Weltkulturerbestätten haben sich zunehmend zu Bildungsorten entwickelt und auch in Schulbüchern dienen sie vielfach als Beispiel, um Themen wie Massentourismus oder Stadtentwicklung zu illustrieren. Schülerinnen und Schüler sind somit eine wichtige Zielgruppe von Welterbe-Bildung. Ihre Vorstellungen zur Bedeutung von Welterbestätten, die eine wichtige Grundlage für die Entwicklung von Lernangeboten liefern, sind bisher jedoch nicht im Fokus des wissenschaftlichen Interesses gewesen. Die vorliegende Dissertation untersuche daher die Perspektiven von Jugendlichen aus Niedersachsen zwischen 14-17 Jahren auf Weltkulturerbe und daran anschließende Themen. Dazu wurden mit 43 Schülerinnen und Schülern aus Hannover, Alfeld, Hildesheim und Goslar Fokusgruppen und Vor-Ort-Erkundungen mittels reflexiver Fotografie durchgeführt. Während bei den Fokusgruppen die Vorstellungen, Bedeutungszuweisungen, Einstellungen und Werthaltungen in Bezug auf Weltkulturerbe im Allgemeinen zentral standen, wurden mit der reflexiven Fotografie selbst aufgenommene Motive kommentiert, die die persönliche und eine universelle Bedeutung gegenüber einer ausgewählte Weltkulturerbestätte in Niedersachsen zum Ausdruck brachten. Zusammenfassend beruhen die erhobenen Vorstellungen, Bedeutungszuweisungen, Einstellungen und Werthaltungen der meisten befragten Jugendlichen über viele Themenbereiche hinweg auf Stereotypen, die von Eurozentrismus und Kulturessenzialismus geprägt sind. Diese Denkmuster spiegeln sich beispielsweise in der Fokussierung auf Vergangenheit, Monumente und Gebäu-de, den Begründungsansätzen zur ungleichen globalen Verteilung von Weltkulturerbe und den mehrheitlich essenzialistischen Assoziationen zum Begriff ‚kulturelle Identität‘ wider.

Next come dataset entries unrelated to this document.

From an optimization exercise on the open Yosys and OpenROAD flow, aimed at small area; shortcuts taken in it are not production practice. In this exercise RTL edits were held to simulation tests only and were not proved equivalent to the original. Power figures rest on the tool's default switching activity, not on a simulated workload.

==> trial 25 <==
Design frame_frontend, start of the top module:
module frame_frontend (
    input  wire       clk,
    input  wire       rst,
    input  wire       rx_valid,
    input  wire [7:0] rx_data,
    output wire       rx_ready,
    output wire [2:0] fr_state,
    output wire       fr_complete,
    output wire       fr_faulted,
    output wire [5:0] fr_flags,
    output wire [7:0] fr_opcode,
    output wire [7:0] fr_len,
    output wire [7:0] pl_len,
    input  wire [7:0] pl_idx,
    output wire [7:0] pl_data,
    output wire       gc_start,
    input  wire       gc_done,
    input  wire [2:0] gc_flags,
    output wire       res_valid,
    output wire [1:0] res_code,
    output wire [9:0] res_flags
);
clock: 10.0 ns
lec_check: 0
cap_margin: 20
core_margin: 2
core_utilization: 55
place_density: 0.8
setup_slack_margin: 0.3
slew_margin: 20
synth_hierarchical: 1
synth_minimum_keep_size: 0
standard.sh (not shown) runs the stock make flow with config.mk's settings and CLKGATE_MAP_FILE= SYNTH_SCRIPT=/design/flow/synth_recipe.tcl, a recipe that flattens the netlist after the stock synthesis.
==> flow/flow/run.sh <==
#!/bin/bash
# Standard layout, with two changes picked through environment variables
# that ORFS reads: a clock tree of small clock buffers in small clusters,
# without dummy loads, and buf_1 as the port buffer.
set -euo pipefail
export CTS_ARGS="-sink_clustering_enable -repair_clock_nets -dont_use_dummy_load -buf_list sky130_fd_sc_hd__clkbuf_4 -sink_clustering_size 10 -sink_clustering_max_diameter 45"
export BUFFER_PORTS_ARGS="-buffer_cell sky130_fd_sc_hd__buf_1"
bash standard.sh > standard.log 2>&1
==> inputs of build 96, as changes to trial 25 <==
--- a/flow/design.v
+++ b/flow/design.v
@@ -43,65 +43,53 @@
                      S_ACC   = 3'd4,
                      S_DONE  = 3'd5,
                      S_FAULT = 3'd6;
     localparam F_PRE = 0, F_LEN = 1, F_SEQ = 2, F_ADDR = 3, F_CRC = 4;
     localparam integer NPL = 249;   
     reg [2:0] rx_state;
     reg       got0;       
     reg [7:0] cnt;        
-    reg [7:0] rx_pll;     
+    reg [7:0] rx_len;
     reg [7:0] rx_crc;
     reg [4:0] rx_flags;
+    reg [8*NPL-1:0] sr;   
     assign rx_ready = ~rst & ~rx_state[2] | ~rst & (rx_state == S_ACC);
     wire accept = rx_valid & rx_ready;
     wire [7:0] crc_next;
     crc8_step u_crc (.crc_in(rx_crc), .data(rx_data), .crc_out(crc_next));
     function [7:0] crc1;
         input [7:0] b;
         integer i;
         begin
             crc1 = 8'h00;
             for (i = 7; i >= 0; i = i - 1)
                 crc1 = (crc1[7] ^ b[i]) ? ({crc1[6:0], 1'b0} ^ 8'h31) : {crc1[6:0], 1'b0};
         end
     endfunction
     localparam [7:0] CRC_PRE0 = crc1(P_PRE0);
-    assign pl_len = rx_pll;
+    assign pl_len = rx_len - 8'd4;
     wire is_op     = &cnt;
     wire last_byte = (cnt == pl_len);
     wire in_acc    = (rx_state == S_ACC);
     wire shift     = accept & in_acc & ~last_byte;
-    wire shift_n   = ~shift;
-    wire [NPL-1:0] rd_sel;
-    genvar b;
-    generate
-        for (b = 0; b < 8; b = b + 1) begin : g_col
-            reg  [NPL-1:0] col;
-            wire [NPL-1:0] col_nxt;
-            sr_hold #(.N(NPL)) u_hold (
-                .q(col), .d({col[NPL-2:0], rx_data[b]}),
-                .en(shift), .en_n(shift_n), .y(col_nxt));
-            always @(posedge clk)
-                col <= col_nxt;
-            wire [NPL/3-1:0] grp_n;
-            rd_leaves #(.NPL(NPL)) u_leaves (.d(col), .sel(rd_sel), .y_n(grp_n));
-            rd_or_tree u_or (.a_n(grp_n), .y(pl_data[b]));
-        end
-    endgenerate
+    always @(posedge clk) begin
+        if (shift)
+            sr <= {sr[8*NPL-9:0], rx_data};
+    end
     always @(posedge clk) begin
         if (accept & in_acc & is_op)
             opcode <= rx_data;
     end
     always @(posedge clk) begin
         if (rst || rearm) begin
             rx_state <= S_PRE;
             got0     <= 1'b0;
             cnt      <= 8'hFF;
-            rx_pll   <= 8'hFC;    
+            rx_len   <= 8'd0;
             rx_crc   <= 8'd0;
             rx_flags <= 5'd0;
         end else if (accept) begin
             if (!(in_acc && last_byte))
                 rx_crc <= crc_next;
             case (rx_state)
                 S_PRE: begin
                     got0 <= 1'b1;
@@ -110,17 +98,17 @@
                             rx_state <= S_LEN;
                         end else begin
                             rx_state        <= S_FAULT;
                             rx_flags[F_PRE] <= 1'b1;
                         end
                     end
                 end
                 S_LEN: begin
-                    rx_pll <= rx_data - 8'd4;
+                    rx_len <= rx_data;
                     if (rx_data >= 8'd4 && rx_data <= 8'd253) begin
                         rx_state <= S_SEQ;
                     end else begin
                         rx_state        <= S_FAULT;
                         rx_flags[F_LEN] <= 1'b1;
                     end
                 end
                 S_SEQ: begin
@@ -152,18 +140,33 @@
                 end
                 default: ;
             endcase
         end
     end
     wire [7:0] rd_pos = pl_len + ~pl_idx;
     assign state   = rx_state;
     assign flags   = rx_flags;
-    assign len     = rx_pll + 8'd4;
+    assign len     = rx_len;
+    wire [NPL-1:0] rd_sel;
     rd_decode u_dec (.pos(rd_pos), .sel(rd_sel));
+    genvar b, m;
+    generate
+        for (b = 0; b < 8; b = b + 1) begin : g_bit
+            wire [NPL/3-1:0] grp_n;
+            for (m = 0; m < NPL/3; m = m + 1) begin : g_grp
+                rd_aoi3 u_aoi (
+                    .d0(sr[8*(3*m)   + b]), .s0(rd_sel[3*m]),
+                    .d1(sr[8*(3*m+1) + b]), .s1(rd_sel[3*m+1]),
+                    .d2(sr[8*(3*m+2) + b]), .s2(rd_sel[3*m+2]),
+                    .y_n(grp_n[m]));
+            end
+            rd_or_n #(.N(NPL/3)) u_or (.a_n(grp_n), .y(pl_data[b]));
+        end
+    endgenerate
 endmodule
 module rd_decode #(
     parameter integer N = 249
 ) (
     input  wire [7:0]   pos,
     output wire [N-1:0] sel
 );
     wire [15:0] hi_n, lo_n;
@@ -175,91 +178,42 @@
             rd_nor2 u_sel (.a(hi_n[k / 16]), .b(lo_n[k % 16]), .y(sel[k]));
         end
     endgenerate
 endmodule
 module rd_pre4 (
     input  wire [3:0]  a,
     output wire [15:0] y_n
 );
-    wire [3:0] a_n;
     genvar k;
     generate
-        for (k = 0; k < 4; k = k + 1) begin : g_inv
-            g_inv u_inv (.a(a[k]), .y(a_n[k]));
-        end
         for (k = 0; k < 16; k = k + 1) begin : g_k
-            g_nand4 u_nand (
-                .a(k & 1 ? a[0] : a_n[0]), .b(k & 2 ? a[1] : a_n[1]),
-                .c(k & 4 ? a[2] : a_n[2]), .d(k & 8 ? a[3] : a_n[3]),
-                .y(y_n[k]));
+            assign y_n[k] = ~(a == k);
         end
     endgenerate
 endmodule
 module rd_nor2 (
     input  wire a, b,
     output wire y
 );
     assign y = ~(a | b);
 endmodule
-module rd_leaves #(
-    parameter integer NPL = 249
-) (
-    input  wire [NPL-1:0]   d,
-    input  wire [NPL-1:0]   sel,
-    output wire [NPL/3-1:0] y_n
+module rd_aoi3 (
+    input  wire d0, s0, d1, s1, d2, s2,
+    output wire y_n
 );
-    wire [NPL-1:0] t = d & sel;
-    genvar m;
-    generate
-        for (m = 0; m < NPL / 3; m = m + 1) begin : g_m
-            assign y_n[m] = ~|t[3*m +: 3];
-        end
-    endgenerate
+    assign y_n = ~((d0 & s0) | (d1 & s1) | (d2 & s2));
 endmodule
-module rd_or_tree (
-    input  wire [82:0] a_n,
-    output wire        y
-);
-    wire [20:0] part;
-    genvar k;
-    generate
-        for (k = 0; k < 20; k = k + 1) begin : g_k
-            g_nand4 u_nand (.a(a_n[4*k]), .b(a_n[4*k+1]), .c(a_n[4*k+2]), .d(a_n[4*k+3]), .y(part[k]));
-        end
-    endgenerate
-    g_nand3 u_last (.a(a_n[80]), .b(a_n[81]), .c(a_n[82]), .y(part[20]));
-    rd_or21 u_or (.a(part), .y(y));
-endmodule
-module rd_or21 (
-    input  wire [20:0] a,
-    output wire        y
-);
-    assign y = |a;
-endmodule
-module g_nand4 (input wire a, b, c, d, output wire y); assign y = ~(a & b & c & d); endmodule
-module g_nand3 (input wire a, b, c, output wire y); assign y = ~(a & b & c); endmodule
-module g_nand2 (input wire a, b, output wire y); assign y = ~(a & b); endmodule
-module g_nor4 (input wire a, b, c, d, output wire y); assign y = ~(a | b | c | d); endmodule
-module g_nor3 (input wire a, b, c, output wire y); assign y = ~(a | b | c); endmodule
-module g_nor2 (input wire a, b, output wire y); assign y = ~(a | b); endmodule
-module g_or4 (input wire a, b, c, d, output wire y); assign y = a | b | c | d; endmodule
-module g_or3 (input wire a, b, c, output wire y); assign y = a | b | c; endmodule
-module g_or2 (input wire a, b, output wire y); assign y = a | b; endmodule
-module g_inv (input wire a, output wire y); assign y = ~a; endmodule
-module sr_hold #(
-    parameter integer N = 249
+module rd_or_n #(
+    parameter integer N = 83
 ) (
-    input  wire [N-1:0] q,
-    input  wire [N-1:0] d,
-    input  wire         en,
-    input  wire         en_n,
-    output wire [N-1:0] y
+    input  wire [N-1:0] a_n,
+    output wire         y
 );
-    assign y = (q & {N{en_n}}) | (d & {N{en}});
+    assign y = ~&a_n;
 endmodule
 module dispatcher #(
     parameter [7:0] P_OPC_GCODE = 8'h01
 ) (
     input  wire       clk,
     input  wire       rst,
     input  wire       fr_complete,
     input  wire       fr_faulted,
==> flow/flow/run.sh (replaced) <==
#!/bin/bash
# Standard layout, with two changes picked through environment variables
# that ORFS reads: a clock tree of small clock buffers in small clusters,
# without dummy loads, and buf_2 as the port buffer.
set -euo pipefail
export CTS_ARGS="-sink_clustering_enable -repair_clock_nets -dont_use_dummy_load -buf_list sky130_fd_sc_hd__clkbuf_4 -sink_clustering_size 8 -sink_clustering_max_diameter 50"
export BUFFER_PORTS_ARGS="-buffer_cell sky130_fd_sc_hd__buf_2"
bash standard.sh > standard.log 2>&1
==> flow/config.mk (replaced) <==
export PLATFORM = sky130hd
export DESIGN_NAME = frame_frontend
export DESIGN_NICKNAME = frame_frontend
export VERILOG_FILES = /design/flow/design.v
export SDC_FILE = /design/flow/constraint.sdc
export NUM_CORES = 4
export LEC_CHECK = 0
export CAP_MARGIN = 20
export CORE_MARGIN = 2
export CORE_UTILIZATION = 60
export PLACE_DENSITY = 0.7
export SLEW_MARGIN = 20
export SYNTH_HIERARCHICAL = 1
export SYNTH_MINIMUM_KEEP_SIZE = 0
==> inputs of trial 81, as changes to trial 25 <==
==> flow/config.mk (replaced) <==
export PLATFORM = sky130hd
export DESIGN_NAME = frame_frontend
export DESIGN_NICKNAME = frame_frontend
export VERILOG_FILES = /design/flow/design.v
export SDC_FILE = /design/flow/constraint.sdc
export NUM_CORES = 4
export LEC_CHECK = 0
export CAP_MARGIN = 20
export CORE_MARGIN = 2
export CORE_UTILIZATION = 62
export PLACE_DENSITY = 0.72
export SETUP_SLACK_MARGIN = 0.3
export SLEW_MARGIN = 20
export SYNTH_HIERARCHICAL = 1
export SYNTH_MINIMUM_KEEP_SIZE = 0
==> qor summary <==
                                                        build 96                 trial 81                 trial 25
Slack of the critical path                              0.147 ns                 0.363 ns                 0.292 ns
Post-synth EDFFs                                            2000                        8                        8
Xor and xnor area share after synthesis                  0.00771                  0.00706                  0.00706
Clock latency on the worst-skew pair                     1.30 ns                  1.33 ns                  1.25 ns
Antenna diodes                                                12                        7                        4
Met1 Track Usage GR                                        0.435                    0.458                    0.386
Clock share of power                                       0.289                    0.292                    0.291
X dimension of the die                                    352 um                   351 um                   372 um
Synth Instances                                             3522                     5989                     5989
Row Count                                                    127                      127                      135
Max Fclk                                               0.101 GHz                0.104 GHz                0.103 GHz
Endpoint of the worst hold-timing path              u_rx.sr[691]   u_rx.g_col[1].col[239]    u_rx.g_col[3].col[54]
H-Tree Depth                                                   5                        4                        4
Die height                                                352 um                   351 um                   372 um
Average size of a mapped cell                         20.6 sq um               12.5 sq um               12.5 sq um
Run status                               complete, no violations  complete, no violations  complete, no violations

==> what the ideal ports hide <==
The flow's constraints put no driver on any port. The routed layouts listed below were extracted and timed again, unchanged, in two steps.
Step 1: set_driving_cell puts a clkbuf_16 on clk and a buf_2 on each other input, an assumption about the parent block.
Step 2 times the ports against the registers' clock, not the clock port: input delays grow and output delays shrink by t, the midpoint of the rising clock arrivals with the driver on.
Three values: no drivers, after step 1, after step 2; two values: the first two.
| run | t (ns) | setup slack, ns | worst hold slack (ns) | latest minus earliest clock arrival (ns) |
|---|---|---|---|---|
| trial 25 | 1.265 | 0.292 / 0.270 / 0.270 | 0.422 / 0.422 / 0.422 | 0.172 / 0.172 |
| build 96 | 1.328 | 0.147 / 0.127 / 0.127 | 0.405 / 0.405 / 0.405 | 0.095 / 0.094 |
| trial 81 | 1.348 | 0.363 / 0.337 / 0.337 | 0.450 / 0.450 / 0.450 | 0.111 / 0.112 |
After both steps setup and hold are still met in every run listed. The setup slack of trial 81, which loses most, moves by -0.026 ns with the drivers and by -0.026 ns with both steps.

Die im Rahmen der reflexiven Fotografie aufgenommen Motive entsprechen diesen Ergebnissen nur bedingt. So hatte die Frage nach universellen Motiven einen homogenisierenden Effekt, der vor allem klassische Ansichten von Gebäuden bzw. städtischen Räumen beförderte. In ihren persönlichen Motiven setzten sich die Teilnehmenden jedoch zunehmend mit gegenwärtigen Bedeutungen auseinander und lieferten heterogenere Motive. Hierbei wird das Potenzial der Methode deutlich, verschiedene Wahrnehmungsweisen bewusst zu machen.
Die Ergebnisse unterstreichen die Notwendigkeit einer kritisch-reflexiven Welterbe-Bildung. Im Anschluss an die kritisch-emanzipatorischen Ansätzen aus der Friedenserziehung, Bildung für nachhaltige Entwicklung und Global Citizenship Education wird die Bewusstseinsentwicklung und die kritische Reflexion der persönlichen Wahrnehmungen und der eigenen Position als grundlegendes Ziel einer solchen Welterbe-Bildung vorgeschlagen. Die abschließend vorgestellten Thesen liefern Anstöße für die Umsetzung und benennen u.a. das Hinterfragen der involvierten Institutionen und ihren Interessen, die Dekonstruktion eurozentrischer Denkweisen und die Thematisierung von Zielkonflikten der Nachhaltigkeit als wichtige Inhalte.